Miller may be serious about it, but not for the reasons you might think.
No one keeps things looser than Miller, who in his seventh season has become one of the faces of the franchise. Miller, along with tight end Virgil Green and cornerback Chris Harris, are the the longest-tenured Broncos behind wide receiver Demaryius Thomas. Fans who’ve attended one of the open practice sessions this summer have seen Miller doing what he can to make the training camp experience a little more fun for fans and players alike.

“In all honesty, from a football perspective, that guy is amazing,” Olivo said of Miller. “I love the fact that he comes out and he jumps in our drills. That’s great for team morale. It’s great for the young guys to see Von Miller jumping in and running it down on the scout kickoff team. He brings another whole level of energy to the field.

“He does it for conditioning but he also does it because he knows what he brings to the guys,” Olivo said of Miller’s participation in his returner drills. “He really does. He gets that. He’s a great leader.”

As Miller gets deeper into his career, the legends that he once shared the locker room with have called it quits. From Champ Bailey to Peyton Manning to DeMarcus Ware, Miller has had the opportunity to learn from some of the titans of the game both on and off the field.

It’s now Miller’s turn to set the standard for the younger players as those players once did for him. Now, he is the focal point, with younger players learning what they can from the five-time Pro Bowler.

“Any time you lose a guy like DeMarcus, it’s tough” president of football operations and general manager John Elway said on the eve of training camp. “He was a tremendous help, tremendous leader. As we talk about with Von, the steps he’s taken maturity wise, it’s a different type of leadership, which is great. He keeps things loose. I think that he’s relished that role in knowing that as a vet that is one of his responsibilities. He’s done a great job with it.”

In his six seasons in the NFL, Miller has established himself as not only a premier pass rusher, but a fun-loving, somewhat goofy character. His sack dances are sometimes more entertaining than his sacks, and his pregame footwear is always a sight to see. Off the field, he’s dressed as Prince Charming on “Dancing with the Stars,” he’s paved his own road to the Super Bowl for Old Spice and named chickens after his teammates. Miller is quite different from the guy who tucked his jersey into his jeans to sell pizza.
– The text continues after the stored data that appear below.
File: src/rtl/eth_stat_pkg.sv
// Event index map shared by the statistics counter block and its users.
package eth_stat_pkg;

    localparam int unsigned TX_UNDERFLOW     = 0;
    localparam int unsigned TX_FIFO_OVERFLOW = 1;
    localparam int unsigned TX_FIFO_BAD      = 2;
    localparam int unsigned TX_FIFO_GOOD     = 3;
    localparam int unsigned RX_BAD_FRAME     = 4;
    localparam int unsigned RX_BAD_FCS       = 5;
    localparam int unsigned RX_FIFO_OVERFLOW = 6;
    localparam int unsigned RX_FIFO_BAD      = 7;
    localparam int unsigned RX_FIFO_GOOD     = 8;
    localparam int unsigned SPEED_CHANGE     = 9;

    localparam int unsigned NUM_STAT_EVENTS  = SPEED_CHANGE;

endpackage

File: src/rtl/eth_stat_counter.sv
// Single statistics counter: clear-then-increment, saturating or wrapping.
module eth_stat_counter #(
    parameter int unsigned COUNTER_WIDTH = 32,
    parameter int unsigned SATURATE      = 1
) (
    input  logic                     clk,
    input  logic                     rst,
    input  logic                     inc,
    input  logic                     clr,
    output logic [COUNTER_WIDTH-1:0] count
);

    logic [COUNTER_WIDTH-1:0] base;
    logic [COUNTER_WIDTH-1:0] next;

    // Clear applies first so a same-cycle event lands on the cleared value.
    always_comb begin
        base = clr ? '0 : count;
        next = base;
        if (inc) begin
            if ((SATURATE != 0) && (&base)) begin
                next = base;
            end else begin
                next = base + COUNTER_WIDTH'(1);
            end
        end
    end

    always_ff @(posedge clk) begin
        if (rst) begin
            count <= '0;
        end else begin
            count <= next;
        end
    end

endmodule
As Miller explained at the beginning of camp, it’s hard for him to believe how fast time has passed and placed him in the position he is now.

“It’s different, I mean roles change every single year,” Miller explained on July 26. “At the end of the day I have to be Von Miller. The leadership, it has to come.”
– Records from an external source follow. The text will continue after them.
## config.mk

```make
export PLATFORM = sky130hd
export DESIGN_NAME = servgrid_wb_host
export DESIGN_NICKNAME = d
export VERILOG_FILES = /design/src/rtl/servgrid_host_pkg.sv /design/src/rtl/servgrid_host_fifo.sv /design/src/rtl/servgrid_wb_host.sv
export SDC_FILE = /design/constraint.sdc
export NUM_CORES = 1
export LEC_CHECK = 0
export BUFFER_PORTS_ARGS = -buffer_cell sky130_fd_sc_hd__buf_2
export CELL_PAD_IN_SITES_DETAIL_PLACEMENT = 1
export CELL_PAD_IN_SITES_GLOBAL_PLACEMENT = 1
export CORE_MARGIN = 5
export CORE_UTILIZATION = 30
export DETAILED_ROUTE_END_ITERATION = 12
export HOLD_SLACK_MARGIN = 0.12
export PLACE_DENSITY = 0.62
export SYNTH_ARGS = -nofsm -noshare
export SYNTH_HDL_FRONTEND = slang
export SYNTH_HIERARCHICAL = 1
export SYNTH_SLANG_ARGS = --single-unit
```

## constraint.sdc

```tcl
create_clock -name wb_clk -period 5.2 [get_ports wb_clk]
set_clock_uncertainty 0.1 [all_clocks]
set_input_delay 0.26 -clock wb_clk [delete_from_list [all_inputs] [get_ports wb_clk]]
set_output_delay 0.26 -clock wb_clk [all_outputs]
set_load 0.01 [all_outputs]
```

## src/rtl/servgrid_host_pkg.sv

```systemverilog
// Shared encodings for the servgrid Wishbone host: FSM states and address-field layout.
// Imported by the host top; the command FIFO is generic and takes no types from here.
package servgrid_host_pkg;

  typedef enum logic [1:0] {
    ST_IDLE = 2'd0,
    ST_BUS  = 2'd1,
    ST_RESP = 2'd2
  } state_t;

  localparam int TILE_LSB    = 16;
  localparam int LOCAL_ADR_W = 16;
  localparam int WB_DAT_W    = 32;
  localparam int WB_SEL_W    = 4;

endpackage

```

## src/rtl/servgrid_host_fifo.sv

```systemverilog
// Synchronous FIFO with full/empty flags; zero-latency head, push-at-full allowed only with a same-cycle pop.
// Backpressure: a push while full without a pop is dropped; a pop while empty is ignored.
module servgrid_host_fifo #(
  parameter int WIDTH = 8,
  parameter int DEPTH = 4
) (
  input  logic             i_clk,
  input  logic             i_rst_n,
  input  logic             i_push,
  input  logic [WIDTH-1:0] i_dat,
  input  logic             i_pop,
  output logic [WIDTH-1:0] o_dat,
  output logic             o_full,
  output logic             o_empty
);

  localparam int AW = $clog2(DEPTH);

  logic [WIDTH-1:0] r_mem [DEPTH];
  logic [AW:0]      r_wr_ptr;
  logic [AW:0]      r_rd_ptr;
  logic             w_do_push;
  logic             w_do_pop;

  assign o_empty   = (r_wr_ptr == r_rd_ptr);
  assign o_full    = (r_wr_ptr[AW] != r_rd_ptr[AW]) && (r_wr_ptr[AW-1:0] == r_rd_ptr[AW-1:0]);
  assign w_do_pop  = i_pop && !o_empty;
  assign w_do_push = i_push && (!o_full || w_do_pop);
  assign o_dat     = r_mem[r_rd_ptr[AW-1:0]];

  always_ff @(posedge i_clk or negedge i_rst_n) begin
    if (!i_rst_n) begin
      r_wr_ptr <= '0;
      r_rd_ptr <= '0;
    end else begin
      if (w_do_push) r_wr_ptr <= r_wr_ptr + (AW+1)'(1);
      if (w_do_pop)  r_rd_ptr <= r_rd_ptr + (AW+1)'(1);
    end
  end

  // Storage is left unreset; contents are only observed behind the empty flag.
  always_ff @(posedge i_clk) begin
    if (w_do_push) r_mem[r_wr_ptr[AW-1:0]] <= i_dat;
  end

endmodule

```

## src/rtl/servgrid_wb_host.sv

```systemverilog
// Queued command stream to single-beat Wishbone cycles on the servgrid proc port; stb 2 cycles after accept, bounded ack wait.
// Backpressure: cmd_ready drops when the queue is full; a response is held until rsp_ready, stalling the next command.
module servgrid_wb_host
  import servgrid_host_pkg::*;
#(
  parameter int FIFO_DEPTH = 4,
  parameter int TIMEOUT    = 255,
  parameter int TILE_BITS  = 4
) (
  input  logic                 wb_clk,
  input  logic                 wb_rst_n,
  input  logic                 cmd_valid,
  output logic                 cmd_ready,
  input  logic                 cmd_we,
  input  logic [TILE_BITS-1:0] cmd_tile,
  input  logic [15:0]          cmd_adr,
  input  logic [31:0]          cmd_dat,
  input  logic [3:0]           cmd_sel,
  output logic                 rsp_valid,
  input  logic                 rsp_ready,
  output logic [31:0]          rsp_dat,
  output logic                 rsp_err,
  output logic [31:0]          o_wb_proc_adr,
  output logic [31:0]          o_wb_proc_dat,
  output logic [3:0]           o_wb_proc_sel,
  output logic                 o_wb_proc_we,
  output logic                 o_wb_proc_stb,
  input  logic [31:0]          i_wb_proc_rdt,
  input  logic                 i_wb_proc_ack,
  output logic                 busy
);

  localparam int CW = 1 + TILE_BITS + LOCAL_ADR_W + WB_DAT_W + WB_SEL_W;
  localparam int TW = $clog2(TIMEOUT + 1);
  localparam logic [TW-1:0] T_LAST = TW'(TIMEOUT - 1);

  state_t                 r_state;
  logic [TW-1:0]          r_timer;
  logic [31:0]            r_adr;
  logic [31:0]            r_dat;
  logic [3:0]             r_sel;
  logic                   r_we;
  logic                   r_stb;
  logic                   r_rsp_vld;
  logic [31:0]            r_rsp_dat;
  logic                   r_rsp_err;

  logic                   w_push;
  logic                   w_pop;
  logic                   w_full;
  logic                   w_empty;
  logic [CW-1:0]          w_push_dat;
  logic [CW-1:0]          w_head;
  logic                   w_h_we;
  logic [TILE_BITS-1:0]   w_h_tile;
  logic [15:0]            w_h_adr;
  logic [31:0]            w_h_dat;
  logic [3:0]             w_h_sel;
  logic [31:0]            w_bus_adr;

  assign cmd_ready  = !w_full;
  assign w_push     = cmd_valid && cmd_ready;
  assign w_pop      = (r_state == ST_IDLE) && !w_empty;
  assign w_push_dat = {cmd_we, cmd_tile, cmd_adr, cmd_dat, cmd_sel};

  servgrid_host_fifo #(
    .WIDTH (CW),
    .DEPTH (FIFO_DEPTH)
  ) u_fifo (
    .i_clk   (wb_clk),
    .i_rst_n (wb_rst_n),
    .i_push  (w_push),
    .i_dat   (w_push_dat),
    .i_pop   (w_pop),
    .o_dat   (w_head),
    .o_full  (w_full),
    .o_empty (w_empty)
  );

  assign w_h_we   = w_head[CW-1];
  assign w_h_tile = w_head[CW-2 -: TILE_BITS];
  assign w_h_adr  = w_head[WB_DAT_W+WB_SEL_W +: LOCAL_ADR_W];
  assign w_h_dat  = w_head[WB_SEL_W +: WB_DAT_W];
  assign w_h_sel  = w_head[WB_SEL_W-1:0];

  // Bits above the tile field stay zero so the fabric decodes only tile + local address.
  always_comb begin
    w_bus_adr                               = '0;
    w_bus_adr[TILE_LSB +: TILE_BITS]        = w_h_tile;
    w_bus_adr[LOCAL_ADR_W-1:0]              = w_h_adr;
  end

  always_ff @(posedge wb_clk or negedge wb_rst_n) begin
    if (!wb_rst_n) begin
      r_state   <= ST_IDLE;
      r_timer   <= '0;
      r_adr     <= '0;
      r_dat     <= '0;
      r_sel     <= '0;
      r_we      <= 1'b0;
      r_stb     <= 1'b0;
      r_rsp_vld <= 1'b0;
      r_rsp_dat <= '0;
      r_rsp_err <= 1'b0;
    end else begin
      case (r_state)
        ST_IDLE: begin
          if (!w_empty) begin
            r_adr   <= w_bus_adr;
            r_dat   <= w_h_dat;
            r_sel   <= w_h_sel;
            r_we    <= w_h_we;
            r_stb   <= 1'b1;
            r_timer <= '0;
            r_state <= ST_BUS;
          end
        end
        ST_BUS: begin
          // Ack is checked first so an ack in the last allowed cycle still succeeds.
          if (i_wb_proc_ack) begin
            r_rsp_dat <= r_we ? 32'd0 : i_wb_proc_rdt;
            r_rsp_err <= 1'b0;
            r_rsp_vld <= 1'b1;
            r_stb     <= 1'b0;
            r_state   <= ST_RESP;
          end else if (r_timer == T_LAST) begin
            r_rsp_dat <= 32'd0;
            r_rsp_err <= 1'b1;
            r_rsp_vld <= 1'b1;
            r_stb     <= 1'b0;
            r_state   <= ST_RESP;
          end else begin
            r_timer <= r_timer + TW'(1);
          end
        end
        ST_RESP: begin
          if (rsp_ready) begin
            r_rsp_vld <= 1'b0;
            r_state   <= ST_IDLE;
          end
        end
        default: r_state <= ST_IDLE;
      endcase
    end
  end

  assign o_wb_proc_adr = r_adr;
  assign o_wb_proc_dat = r_dat;
  assign o_wb_proc_sel = r_sel;
  assign o_wb_proc_we  = r_we;
  assign o_wb_proc_stb = r_stb;
  assign rsp_valid     = r_rsp_vld;
  assign rsp_dat       = r_rsp_dat;
  assign rsp_err       = r_rsp_err;
  assign busy          = !w_empty || (r_state != ST_IDLE);

endmodule

```

==> results of run 1 <==
## worst max path at each step
stage                          endpoint  slack [ps]                from  depth (start not counted)
CTS                 u_fifo/r_mem[2][52]        1060  u_fifo/r_rd_ptr[1]                          7
floorplan            u_fifo/r_mem[1][0]        1270  u_fifo/r_rd_ptr[1]                         11
global placement    u_fifo/r_mem[0][41]        1130  u_fifo/r_rd_ptr[1]                          7
finish              u_fifo/r_mem[2][22]        1140  u_fifo/r_rd_ptr[1]                          7
detailed placement  u_fifo/r_mem[2][22]        1090  u_fifo/r_rd_ptr[1]                          7
global route        u_fifo/r_mem[2][52]         900  u_fifo/r_rd_ptr[1]                          7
You know I’m going into year seven, so I’m the DeMarcus Ware in the room now. I’m not old but it’s like I’m the old guy in there. Everybody’s joking and laughing and stuff looking at them like what are y’all laughing about. I don’t get it and that used to be me on that side. The tide has changed I guess, and I have to be that guy for my team and I think I have taken steps to do that.”
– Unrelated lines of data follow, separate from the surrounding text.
===== config.mk =====
export PLATFORM = sky130hd
export DESIGN_NAME = tick_generator
export DESIGN_NICKNAME = d
export VERILOG_FILES = /design/src/rtl/tick_generator.sv
export SDC_FILE = /design/constraint.sdc
export NUM_CORES = 1
export LEC_CHECK = 0
export ABC_AREA = 1
export BUFFER_PORTS_ARGS = -buffer_cell sky130_fd_sc_hd__buf_2
export CORE_ASPECT_RATIO = 1.1
export CORE_UTILIZATION = 60
export CTS_BUF_LIST = sky130_fd_sc_hd__clkbuf_8
export DETAILED_ROUTE_END_ITERATION = 10
export PLACE_DENSITY = 0.88
export RECOVER_POWER = 100
export SYNTH_ARGS = -nofsm -noshare
export SYNTH_HDL_FRONTEND = slang
export SYNTH_SLANG_ARGS = --single-unit
export TNS_END_PERCENT = 20

===== constraint.sdc =====
create_clock -name clk -period 3.7 [get_ports clk]
set_input_delay 0.37 -clock clk [delete_from_list [all_inputs] [get_ports clk]]
set_output_delay 0.37 -clock clk [all_outputs]
set_load 0.005 [all_outputs]

===== src/rtl/tick_generator.sv =====
// Multi-channel programmable tick / clock-enable generator. Each channel
// divides clk by a runtime divisor and emits a one-cycle pulse or a 50 % toggle.
module tick_generator #(
  parameter int                       NUM_CH    = 2,
  parameter int                       CNT_W     = 27,
  parameter logic [NUM_CH*CNT_W-1:0]  DIV_INIT  = {27'd5_000, 27'd100_000_000},
  parameter logic [NUM_CH-1:0]        MODE_INIT = 2'b10
) (
  input  logic              clk,
  input  logic              rst_n,
  input  logic [NUM_CH-1:0] en,
  input  logic [NUM_CH-1:0] clr,
  input  logic [NUM_CH-1:0] mode_set,
  input  logic [NUM_CH-1:0] mode_val,
  input  logic              div_load,
  input  logic [2:0]        div_ch,
  input  logic [CNT_W-1:0]  div_value,
  output logic [NUM_CH-1:0] tick_out,
  output logic [NUM_CH-1:0] div_pending
);

  localparam logic [CNT_W-1:0] ZERO = {CNT_W{1'b0}};
  localparam logic [CNT_W-1:0] ONE  = {{(CNT_W-1){1'b0}}, 1'b1};

  for (genvar i = 0; i < NUM_CH; i++) begin : g_ch
    localparam logic [2:0]       CH_IDX   = 3'(i);
    localparam logic [CNT_W-1:0] D_RESET  = DIV_INIT[i*CNT_W +: CNT_W];

    logic [CNT_W-1:0] cnt_r;
    logic [CNT_W-1:0] d_act_r;
    logic [CNT_W-1:0] d_shd_r;
    logic             pend_r;
    logic             mode_r;
    logic             pls_r;
    logic             tog_r;

    logic [CNT_W-1:0] cnt_n_s;
    logic [CNT_W-1:0] d_act_n_s;
    logic [CNT_W-1:0] d_shd_n_s;
    logic             pend_n_s;
    logic             mode_n_s;
    logic             pls_n_s;
    logic             tog_n_s;
    logic             halted_s;
    logic             wrap_s;
    logic             load_hit_s;

    // Channel index compare also rejects out-of-range div_ch values.
    assign load_hit_s = div_load && (div_ch == CH_IDX);
    assign halted_s   = (d_act_r == ZERO);
    assign wrap_s     = en[i] && !halted_s && (cnt_r >= (d_act_r - ONE));

    // Next-state: clear beats wrap beats count; loads go shadow or direct.
    always_comb begin
      cnt_n_s   = cnt_r;
      d_act_n_s = d_act_r;
      d_shd_n_s = d_shd_r;
      pend_n_s  = pend_r;
      pls_n_s   = 1'b0;
      tog_n_s   = tog_r;
      mode_n_s  = mode_set[i] ? mode_val[i] : mode_r;

      if (clr[i] || wrap_s) begin
        cnt_n_s = ZERO;
        if (clr[i]) begin
          pls_n_s = 1'b0;
          tog_n_s = 1'b0;
        end else begin
          pls_n_s = 1'b1;
          tog_n_s = ~tog_r;
        end
        if (load_hit_s) begin
          d_act_n_s = div_value;
          d_shd_n_s = div_value;
          pend_n_s  = 1'b0;
        end else if (pend_r) begin
          d_act_n_s = d_shd_r;
          pend_n_s  = 1'b0;
        end else begin
          pend_n_s  = 1'b0;
        end
      end else if (en[i]) begin
        if (halted_s) begin
          cnt_n_s = cnt_r;
        end else begin
          cnt_n_s = cnt_r + ONE;
        end
        if (load_hit_s) begin
          d_shd_n_s = div_value;
          pend_n_s  = 1'b1;
        end else begin
          pend_n_s  = pend_r;
        end
      end else begin
        if (load_hit_s) begin
          d_act_n_s = div_value;
          d_shd_n_s = div_value;
          pend_n_s  = 1'b0;
        end else begin
          pend_n_s  = pend_r;
        end
      end
    end

    // Channel state registers.
    always_ff @(posedge clk or negedge rst_n) begin
      if (!rst_n) begin
        cnt_r   <= ZERO;
        d_act_r <= D_RESET;
        d_shd_r <= D_RESET;
        pend_r  <= 1'b0;
        mode_r  <= MODE_INIT[i];
        pls_r   <= 1'b0;
        tog_r   <= 1'b0;
      end else begin
        cnt_r   <= cnt_n_s;
        d_act_r <= d_act_n_s;
        d_shd_r <= d_shd_n_s;
        pend_r  <= pend_n_s;
        mode_r  <= mode_n_s;
        pls_r   <= pls_n_s;
        tog_r   <= tog_n_s;
      end
    end

    assign tick_out[i]    = mode_r ? tog_r : pls_r;
    assign div_pending[i] = pend_r;
  end

endmodule

==> qor.json <==
{
  "run_status": "complete, but fails checks",
  "failing_checks": "max-capacitance violations, max-slew violations",
  "synth.ff_latch_count": 170,
  "synth_cells": 1546,
  "post_synth_instance_area_um2": 11100,
  "initial_core_util_pct": 62.0,
  "layout_min_cycle_time_ns": 3.58,
  "chipHeight_um": 145,
  "synth_fa_ha_area_share_pct": 6.75,
  "ys_top_cells_by_area": "dfrtp_1, nand2_1, dfstp_2, ha_1, nor2_1",
  "number_of_synthesized_flops_with_an_enable_pin": 0,
  "report.final.setup_viol": 0,
  "dp_worst_setup_slack_ns": -0.0163,
  "clk_pin_slew_worst_paths_ns": 0.09,
  "antenna_cells": 0,
  "netlist.area_leader.share_pct": 30.4,
  "worstSetupPathType": "reg -> reg",
  "floorplan.die_area_um2": 19100,
  "synthMuxAreaShare_pct": 0,
  "synth.net_count": 1647,
  "max-slew-margin-rel_pct": -50.6,
  "final_min_period_over_clock_period_pct": 96.9,
  "crit_path_end_kind": "flop",
  "drt_iter0_markers": 686,
  "synth_largest_area_cell": "dfrtp_1",
  "gr-usage-all-layers_pct": 29.0,
  "cts_tree": "built",
  "finish.net_count": 1705,
  "final_max_slew_viol_count": 95,
  "number_of_vias_in_the_routed_layout": 10209,
  "cts.htree.levels": 4,
  "placed_cell_area_um2": 11500,
  "min_from": "mode_set[1]",
  "timing.max_cap.violations": 1,
  "worst_clock_skew_ns": 0.0150,
  "antenna_left": 0,
  "type_of_the_worst_min_delay_path": "in -> reg",
  "area_grow_syn2layout_pct": 11.4,
  "grt.overflow.total": 0,
  "yosys.area_share.xor_xnor_pct": 6.30,
  "drc": 0,
  "core_area_um2": 17900,
  "antenna_found_initial": 0,
  "route.detailed.wl_per_inst_um": 15.1,
  "post_detailed_placement_half_perimeter_wirelength_um": 19800,
  "clockRootBuffer": "clkbuf_8",
  "yosys.cell_types.count": 40,
  "crit_fanout": 7,
  "detail_route.first_pass.iterations": 6,
  "timing.critical_path.arrival_ns": 3.96,
  "power.density_nw_per_um2": 476,
  "numCtsBuffers": 17,
  "largest_family_of_logic_cells_by_synthesized_area": "simple AND/OR/NAND/NOR gates",
  "dieWidth_um": 132,
  "tightest_slew_ns": 2.26,
  "yosysWarningCount": 0,
  "clkLatencyLatePin_ns": 0.49,
  "timing.rr.start": "g_ch[1].d_act_r[0]$_DFFE_PN0P_",
  "worst_setup_path_start_kind": "flop",
  "critPathLaunch": "g_ch[1].d_act_r[0]$_DFFE_PN0P_",
  "rows": 51,
  "vias_per_std_cell": 5.50,
  "post_route_cells_drive_above_1_share_pct": 13.1,
  "post-route-worst-setup-slack_ns": 0.115,
  "critPathMostFrequentCell": "nand2_1",
  "yosysSeqAreaShare_pct": 38.7,
  "numPortBuffers": 44,
  "mean_post_synth_cell_area_um2": 7.19,
  "leakage_power_nw": 6.30,
  "area_fraction_in_compound_gates_after_synthesis_pct": 5.67,
  "ir_drop_v": 0.000302,
  "fmaxAchievable_ghz": 0.279,
  "cts.sinks": 170,
  "wire_length_of_the_first_global_routing_pass_um": 44000,
  "synth-simple-area-share_pct": 34.8,
  "clock_path_buffers": 2,
  "grt_pass1_vias": 9556,
  "required_time_of_the_worst_setup_path_ns": 4.08,
  "synth_flop_cell": "dfrtp_1",
  "layout.cell_area.non_filler_um2": 12400,
  "timing.critical_path.slowest_cell_delay_ns": 0.42,
  "routed_wirelength_um": 28100,
  "grt_start_max_net_pins": 95,
  "hold_viol": 0,
  "async_reset_ff_share_pct": 100,
  "place_congestion": 0.954,
  "num_io_pins": 45,
  "timing.critical_path.slowest_stage_cell": "dfrtp_1"
}
==> cell usage after synthesis (3+ instances only) <==
cell	count
dfstp_2	35
nor3_2	3
buf_2	12
inv_2	3
nor3_1	34
nand2_2	7
nand3b_1	4
a21o_1	3
dfrtp_1	135
o21ai_0	80
nor2_2	9
xor2_1	49
ha_1	60
a21oi_1	31
buf_1	3
nor2_1	152
nand4_1	27
xnor2_1	31
nand3_1	101
nor4_1	4
inv_1	146
nand2_1	558
buf_6	10
clkbuf_1	17
nand3_2	3
nand2_4	3
buf_4	7
==> flip-flops by register name (all words and copies together) (netlist names) <==
register / count
g_ch.pls_r: 2
g_ch.cnt_r: 54
g_ch.d_act_r: 54
g_ch.mode_r: 2
g_ch.pend_r: 2
g_ch.d_shd_r: 54
g_ch.tog_r: 2
==> worst max-delay path, delay by kind of cell, from the launching register on <==
| kind | cells | cell delay (ns) |
|---|---|---|
| buffers and inverters | 3 | 0.32 |
| XOR/XNOR | 1 | 0.16 |
| AND/OR/NAND/NOR | 19 | 2.10 |
| flip-flops | 1 | 0.42 |
| adder cells (fa/ha/maj) | 2 | 0.50 |
==> final timing paths <==
| kind | endpoint | slack (ns) | cells past startpoint |
|---|---|---|---|
| min in group asynchronous | g_ch[0].mode_r$_DFFE_PN0P_ | 1.07 | 2 |
| max reg2reg | g_ch[1].d_act_r[10]$_DFFE_PN0P_ | 0.12 | 25 |
| min reg2reg | g_ch[0].d_act_r[24]$_DFFE_PN1P_ | 0.49 | 2 |
| max | g_ch[1].d_act_r[10]$_DFFE_PN0P_ | 0.12 | 25 |
| max in group asynchronous | g_ch[1].cnt_r[4]$_DFFE_PN0P_ | 0.90 | 3 |
| min | g_ch[1].mode_r$_DFFE_PN1P_ | 0.05 | 2 |
==> routing by layer <==
metal  track usage [%]  vias up  share of wire (%)
li1                  -     5015                  -
met1              32.6     4728                 39
met2              52.5      360                 51
met3              3.80      106                4.8
met4              18.1        0                5.3
met5                 0        -                  0
==> power by group <==
| group | leakage [nW] | switching [mW] | internal (mW) |
|---|---|---|---|
| Sequential | 2.15 | 0.280 | 2.20 |
| Clock | 0.195 | 0.719 | 0.639 |
| Combinational | 3.95 | 1.26 | 0.789 |
| Total | 6.30 | 2.26 | 3.63 |
==> placed cells by master (no fill, tap or decap), drive strengths merged, types with 5 or more instances in the layout <==
cell type  count
a21oi         32
buf           73
clkbuf        33
clkinv         5
dfrtp        135
dfstp         35
ha            60
inv          153
nand2        568
nand3        104
nand4         27
nor2         162
nor3          37
nor4           6
o21ai         80
xnor2         31
xor2          49
==> cells by family after synthesis <==
| group | after synthesis |
|---|---|
| buffers and inverters | 200 |
| AOI/OAI and AO/OA | 121 |
| and+or+nand+nor | 915 |
| adders and majority gates | 60 |
| xor gates and xnor gates | 80 |
| DFF | 170 |
==> stage by stage <==
stage	total power [mW]	setup TNS, ns	cells	hold slack, ns	utilization (%)
after floorplan	3.83	0	1546	0.0744	-
after global placement	4.25	0	1798	0.475	64.3
after detailed placement	4.33	-0.0288	1798	0.478	64.3
after CTS	5.70	0	1831	0.0374	66.7
after global routing	6.29	-4.29	1855	0.0450	69.0
final	5.89	0	1855	0.0457	69.0
==> layout make-up <==
class,count,area (um^2)
multi-input cells,1176,6120
fillers,1408,5550
flip-flops and latches,170,4300
repair buffers,88,681
inverters,151,577
well taps,238,298
clock buffers,19,262
clock inverters,13,144
==> timing repair <==
item	in CTS	in global routing
hold endpoints to repair	37	0
resized for setup	5	49
hold buffers	1	0
pin swaps	0	19
cloned	0	4
setup buffers	0	20
setup endpoints to repair	25	98
Note: power is estimated with default switching activity, not from simulation.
Perhaps the one gesture that Miller has made throughout the 11 days of training camp that best illustrates what it means to be a pro hasn’t even taken place on the football field, but at the base of the berm where Broncos fans sit to observe practice. Miller has stayed after practice all 11 days to sign autographs. Typically, position groups are assigned to give autographs – linebackers one day, running backs another, defensive backs yet another, etc. Miller has signed every single day, and is usually the last one to leave.

The Broncos haven’t even stepped foot on the field for a game yet, but Miller has already established himself as a leader in true Von Miller fashion – a little differently.